Clinical end points: after ten years, there were a total of 23 events including 3 ACS cases, 9 ischemic strokes and 11 deaths, see Table 3. The three ACS cases appeared at the mean duration of six years and their average age was 57.7 years. Their angiographic findings are illustrated in Figure 4. Stroke cases appeared later than ACS, within 7.5 years, and they were older (mean age was 61.8 years). Eleven cases (mean age was 55.3 years) had died with the average time of 6.45 years. The major causes of death were non-CVD death (91%), including cirrhosis 36.4%, cancer 18.2% and the rest, 9.1% (one of each expired from immune deficiency, sepsis, drowning and accident). Only one CVD death case occurred at age 63 years. He had acute basal ganglia infarction and later expired from heart failure within a few weeks.
Regarding all clinical outcomes, there were no statistically significant differences observed between the absent CAC group (CAC = 0, n = 121) vs the present CAC group (CAC > 0, n = 108); ACS 0.8% vs 1.9% (p = 0.603), stroke 5% vs 2.8% (p = 0.506), death 2.5% vs 7.4% (p = 0.121) and the combined outcome (ACS + stroke + death): 8.3% vs 12%, p = 0.384. (Table 3).
The amount of calcified plaque (CAC), measured by the Agaston method of ≥ 130 HU, is displayed in range, from 0, 1-100, 101-200, 201-300, 301-400 and > 400, and correlated with the clinical outcomes in Table 4. It was noted that calcified plaque burden, CAC < 100, was detected in 100% ofACS cases, 89% of stroke victims and 54.5% of death patients. There was no statistical difference between events and CAC severity.
Table 3 : Clinical outcome between candidates without (CAC = 0) and with calcified coronary plaque (CAC > 0). There was no statistically significant difference between the two groups.
Table 4 :Calcium distribution in various clinical CVD events is illustrated. Low calcified plaque burden, CAC < 100, was detected in 100% of ACS cases, 89% of stroke victims and 54.5% of death patients. There was no statistical difference between events and CAC severity.

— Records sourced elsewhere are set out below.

$ cat config.mk
export PLATFORM = sky130hd
export DESIGN_NAME = mtm_alu_serial_n
export DESIGN_NICKNAME = d
export VERILOG_FILES = /design/src/rtl/mtm_alu_serial_n.sv
export SDC_FILE = /design/constraint.sdc
export NUM_CORES = 1
export LEC_CHECK = 0
export CAP_MARGIN = 20
export CORE_MARGIN = 1.5
export CORE_UTILIZATION = 40
export DETAILED_ROUTE_END_ITERATION = 6
export PLACE_DENSITY = 0.55
export SLEW_MARGIN = 20
export SYNTH_ARGS = -nofsm -noshare
export SYNTH_HDL_FRONTEND = slang
export SYNTH_SLANG_ARGS = --single-unit
export TNS_END_PERCENT = 50
$ cat constraint.sdc
create_clock -name clk -period 12.87 [get_ports clk]
set_input_delay 2.574 -clock clk [delete_from_list [all_inputs] [get_ports clk]]
set_output_delay 2.574 -clock clk [all_outputs]
set_load 0.03 [all_outputs]
$ cat src/rtl/mtm_alu_serial_n.sv
// Serial-framed N-byte ALU: receives B, A and a command over one wire, checks the
// frame, and returns either the result with flags or a single error packet.
module mtm_alu_serial_n #(
  parameter int N_BYTES     = 4,
  parameter int TIMEOUT_CYC = 64
) (
  input  logic clk,
  input  logic rst_n,
  input  logic sin,
  output logic sout,
  output logic busy
);

  localparam int W    = 8 * N_BYTES;
  localparam int NPKT = 2 * N_BYTES;
  localparam int TXW  = 11 * (N_BYTES + 1);
  localparam int GW   = $clog2(TIMEOUT_CYC + 1);
  localparam int TCW  = $clog2(TXW + 1);
  localparam int DCW  = $clog2(NPKT + 1);

  localparam logic [2:0] OP_AND = 3'b000;
  localparam logic [2:0] OP_OR  = 3'b001;
  localparam logic [2:0] OP_XOR = 3'b010;
  localparam logic [2:0] OP_ADD = 3'b100;
  localparam logic [2:0] OP_SUB = 3'b101;

  typedef enum logic [2:0] {
    S_IDLE, S_TYPE, S_PAYLOAD, S_STOP, S_GAP, S_EXEC, S_TX, S_DRAIN
  } state_t;

  state_t           state_q;
  logic [2:0]       bit_cnt_q;
  logic [DCW-1:0]   dcnt_q;
  logic [GW-1:0]    gap_cnt_q;
  logic [3:0]       drain_cnt_q;
  logic [TCW-1:0]   tx_left_q;
  logic             type_q;
  logic             sout_q;
  logic             busy_q;
  logic [2:0]       err_q;
  logic [7:0]       rx_sh_q;
  logic [2*W-1:0]   data_q;
  logic [TXW-1:0]   tx_q;

  logic [W-1:0]        b_w, a_w, c_w;
  logic signed [W-1:0] b_s, a_s, c_s;
  logic [W:0]          sum_w, dif_w;
  logic [2:0]          op_w;
  logic [3:0]          flags_w;
  logic                carry_w, ovf_w, op_bad, crc_bad;
  logic                exec_go, drain_go;

  function automatic logic [3:0] crc4_calc(input logic [2*W+3:0] d);
    logic [3:0] c;
    logic       fb;
    c = '0;
    for (int i = 2*W+3; i >= 0; i--) begin
      fb = c[3] ^ d[i];
      c  = {c[2:0], 1'b0} ^ {2'b00, fb, fb};
    end
    return c;
  endfunction

  function automatic logic [2:0] crc3_calc(input logic [W+4:0] d);
    logic [2:0] c;
    logic       fb;
    c = '0;
    for (int i = W+4; i >= 0; i--) begin
      fb = c[2] ^ d[i];
      c  = {c[1:0], 1'b0} ^ {1'b0, fb, fb};
    end
    return c;
  endfunction

  function automatic logic [TXW-1:0] build_ok(input logic [W-1:0] c, input logic [3:0] fl);
    logic [TXW-1:0] v;
    v = '1;
    for (int i = 0; i < N_BYTES; i++)
      v[TXW-1-11*i -: 11] = {2'b00, c[W-1-8*i -: 8], 1'b1};
    v[10:0] = {2'b01, 1'b0, fl, crc3_calc({c, 1'b0, fl}), 1'b1};
    return v;
  endfunction

  function automatic logic [7:0] err_payload(input logic [2:0] e);
    return {1'b1, e, e, ^{1'b1, e, e}};
  endfunction

  always_comb begin
    b_w     = data_q[2*W-1:W];
    a_w     = data_q[W-1:0];
    op_w    = rx_sh_q[6:4];
    sum_w   = {1'b0, b_w} + {1'b0, a_w};
    dif_w   = {1'b0, b_w} - {1'b0, a_w};
    c_w     = '0;
    carry_w = 1'b0;
    ovf_w   = 1'b0;
    op_bad  = 1'b0;
    case (op_w)
      OP_AND: c_w = b_w & a_w;
      OP_OR:  c_w = b_w | a_w;
      OP_XOR: c_w = b_w ^ a_w;
      OP_ADD: begin c_w = sum_w[W-1:0]; carry_w = sum_w[W]; end
      OP_SUB: begin c_w = dif_w[W-1:0]; carry_w = dif_w[W]; end
      default: op_bad = 1'b1;
    endcase
    b_s = $signed(b_w);
    a_s = $signed(a_w);
    c_s = $signed(c_w);
    if (op_w == OP_ADD)
      ovf_w = ((b_s < 0) == (a_s < 0)) && ((c_s < 0) != (b_s < 0));
    else if (op_w == OP_SUB)
      ovf_w = ((b_s < 0) != (a_s < 0)) && ((c_s < 0) != (b_s < 0));
    flags_w  = {carry_w, ovf_w, (c_w == '0), c_w[W-1]};
    crc_bad  = (crc4_calc({b_w, a_w, 1'b1, op_w}) != rx_sh_q[3:0]);
    exec_go  = (state_q == S_EXEC) && !crc_bad && !op_bad;
    drain_go = (state_q == S_DRAIN) && sin && (drain_cnt_q == 4'd10);
  end

  // Control FSM: framing, packet counting, watchdog, error drain and TX pacing
  always_ff @(posedge clk or negedge rst_n) begin
    if (!rst_n) begin
      state_q     <= S_IDLE;
      bit_cnt_q   <= '0;
      dcnt_q      <= '0;
      gap_cnt_q   <= '0;
      drain_cnt_q <= '0;
      tx_left_q   <= '0;
      type_q      <= 1'b0;
      sout_q      <= 1'b1;
      busy_q      <= 1'b0;
      err_q       <= '0;
    end else begin
      case (state_q)
        S_IDLE: if (!sin) begin
          state_q <= S_TYPE;
          busy_q  <= 1'b1;
          dcnt_q  <= '0;
        end
        S_TYPE: begin
          type_q    <= sin;
          bit_cnt_q <= '0;
          state_q   <= S_PAYLOAD;
        end
        S_PAYLOAD: begin
          bit_cnt_q <= bit_cnt_q + 3'd1;
          if (bit_cnt_q == 3'd7) state_q <= S_STOP;
        end
        S_STOP: begin
          gap_cnt_q   <= '0;
          drain_cnt_q <= '0;
          if (!sin || (type_q ? (dcnt_q != DCW'(NPKT)) : (dcnt_q == DCW'(NPKT)))) begin
            err_q   <= 3'b100;
            state_q <= S_DRAIN;
          end else if (type_q) begin
            state_q <= S_EXEC;
          end else begin
            dcnt_q  <= dcnt_q + DCW'(1);
            state_q <= S_GAP;
          end
        end
        S_GAP: begin
          if (!sin) begin
            gap_cnt_q <= '0;
            state_q   <= S_TYPE;
          end else if (gap_cnt_q == GW'(TIMEOUT_CYC - 1)) begin
            state_q <= S_IDLE;
            busy_q  <= 1'b0;
          end else begin
            gap_cnt_q <= gap_cnt_q + GW'(1);
          end
        end
        S_EXEC: begin
          drain_cnt_q <= '0;
          if (crc_bad) begin
            err_q   <= 3'b010;
            state_q <= S_DRAIN;
          end else if (op_bad) begin
            err_q   <= 3'b001;
            state_q <= S_DRAIN;
          end else begin
            tx_left_q <= TCW'(TXW);
            state_q   <= S_TX;
          end
        end
        S_DRAIN: begin
          if (!sin) begin
            drain_cnt_q <= '0;
          end else if (drain_go) begin
            tx_left_q <= TCW'(11);
            state_q   <= S_TX;
          end else begin
            drain_cnt_q <= drain_cnt_q + 4'd1;
          end
        end
        S_TX: begin
          if (tx_left_q != '0) begin
            sout_q    <= tx_q[TXW-1];
            tx_left_q <= tx_left_q - TCW'(1);
          end else begin
            state_q <= S_IDLE;
            busy_q  <= 1'b0;
          end
        end
        default: state_q <= S_IDLE;
      endcase
    end
  end

  // Datapath registers: receive shifter, operand store, transmit shifter
  always_ff @(posedge clk) begin
    if (state_q == S_PAYLOAD)
      rx_sh_q <= {rx_sh_q[6:0], sin};
    if (state_q == S_STOP && !type_q && sin)
      data_q <= {data_q[2*W-9:0], rx_sh_q};
    if (exec_go)
      tx_q <= build_ok(c_w, flags_w);
    else if (drain_go)
      tx_q <= {2'b01, err_payload(err_q), 1'b1, {(TXW-11){1'b1}}};
    else if (state_q == S_TX)
      tx_q <= {tx_q[TXW-2:0], 1'b1};
  end

  assign sout = sout_q;
  assign busy = busy_q;

endmodule
===== src/flat_wrapper.sv =====
// flat-port wrapper written by rule: the top's interface ports become plain ports
module tmds_rx_align_decode_flat import tmds_pkg::*;
#(
  parameter int TOKEN_RUN      = 8,                                                         
  parameter int SEARCH_TIMEOUT = 2048,                                                    
  parameter int LOSS_TIMEOUT   = 4096                                                         
)
  (i_clk, i_rst, rx_i_raw, rx_o_data, rx_o_ctrl, rx_o_de, rx_o_locked, rx_o_offset);
  tmds_rx_align_decode_if rx_i ();
  input  logic i_clk;
  input  logic i_rst;
  input wire logic [$bits(rx_i.i_raw)-1:0] rx_i_raw;
  output wire logic [$bits(rx_i.o_data)-1:0] rx_o_data;
  output wire logic [$bits(rx_i.o_ctrl)-1:0] rx_o_ctrl;
  output wire logic [$bits(rx_i.o_de)-1:0] rx_o_de;
  output wire logic [$bits(rx_i.o_locked)-1:0] rx_o_locked;
  output wire logic [$bits(rx_i.o_offset)-1:0] rx_o_offset;
  assign rx_i.i_raw = rx_i_raw;
  assign rx_o_data = rx_i.o_data;
  assign rx_o_ctrl = rx_i.o_ctrl;
  assign rx_o_de = rx_i.o_de;
  assign rx_o_locked = rx_i.o_locked;
  assign rx_o_offset = rx_i.o_offset;
  tmds_rx_align_decode #(.TOKEN_RUN(TOKEN_RUN), .SEARCH_TIMEOUT(SEARCH_TIMEOUT), .LOSS_TIMEOUT(LOSS_TIMEOUT)) u_core (.i_clk(i_clk), .i_rst(i_rst), .rx(rx_i));
endmodule
[src/rtl/l2_arbiter_pkg.sv]
// Shared definitions for the L2 port arbiter: FSM state encodings, owner
// identifiers, access direction constants and the round-robin chooser.
package l2_arbiter_pkg;

   typedef enum logic [1:0] {
      ARB_IDLE = 2'd0,
      ARB_IC   = 2'd1,
      ARB_DC   = 2'd2,
      ARB_DONE = 2'd3
   } arb_state_e;

   typedef enum logic {
      OWNER_IC = 1'b0,
      OWNER_DC = 1'b1
   } owner_e;

   localparam logic READ  = 1'b0;
   localparam logic WRITE = 1'b1;

   // Two-input round-robin: a lone requester wins outright; on a tie the
   // requester that did not win last time is chosen.
   function automatic owner_e rr_pick(input logic   ic_req,
                                      input logic   dc_req,
                                      input owner_e last_gnt);
      owner_e pick;
      pick = OWNER_IC;
      if (ic_req && dc_req) begin
         pick = (last_gnt == OWNER_IC) ? OWNER_DC : OWNER_IC;
      end else if (dc_req) begin
         pick = OWNER_DC;
      end
      return pick;
   endfunction

endpackage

Table 5 : The absence of CAC and clinical events compared with other CVC studies.
CAC = Coronary artery calcium, CVC = Central venous catheter, CHD = Coronary heart diseases, ACS = Acute coronary syndrome
CAC Zero is safe in western population
Calcified coronary artery plaque burden, so-called CAC, is a well-established independent marker for predicting cardiovascular events and death in western population.11-16,19-21 The absence of CAC, zero CAC, has been associated with a very low risk of having CVD events13,14,22 and all causes mortality.23 (Table 5). In the longest prospective study of 14.6 years, involving 9,715 individuals, the overall mortality of 4,864 individuals with CAC = 0 group was three times lower than that of CAC > 0 group, (4.7% vs 14.6%).24 Thus, the author concluded that CAC was the strongest mortality predictor with the hazard ratio of 2.67 (95% CI 2.39-3.11, p < 0.05).24 Currently, CAC had been recommended by ACC/AHA preventive guideline for individual risk assessment11,25 and guiding statin therapy.26 From the American Heart Association (AHA)/American College of Physician (ACC) recommendation in 2018, adults 40 to 75 years of age without diabetes mellitus and with LDL-C levels ≥ 70 to 189 mg/dL, at a 10 - year ASCVD risk score of ≥ 7.5% to 19.9%, treatment with statin therapy may be withheld or delayed if CAC is zero, except in cigarette smokers, those with diabetes mellitus, and those with a strong family history of premature ASCVD.26
Exclusion of occult CAD in asymptomatic candidates
Since the predictive role of CAC had not been documented in the Thai population, CAC screen was performed in 239 volunteered officers who had no history of CVD. To further exclude occult CAD, EST was performed in all candidates and ten cases (4.2%) had ischemic exercise response. Half of them, five cases, had occult severe coronary stenosis that required either revascularization (four cases) or aggressive medication in another (Table 2 and Figure 3), so these cases were excluded. The other half (five cases) had potential causes of myocardial ischemia including coronary slow flow in three cases, vasospasm in one case and myocardial bridging in another. Since life-threatening arrhythmias, myocardial infarction or even sudden death had been previously reported with CSF27-29, vasospasm 30-32 and myocardial bridging33-38 cases, we also excluded them from statistical analysis in order to prevent confounding clinical outcomes.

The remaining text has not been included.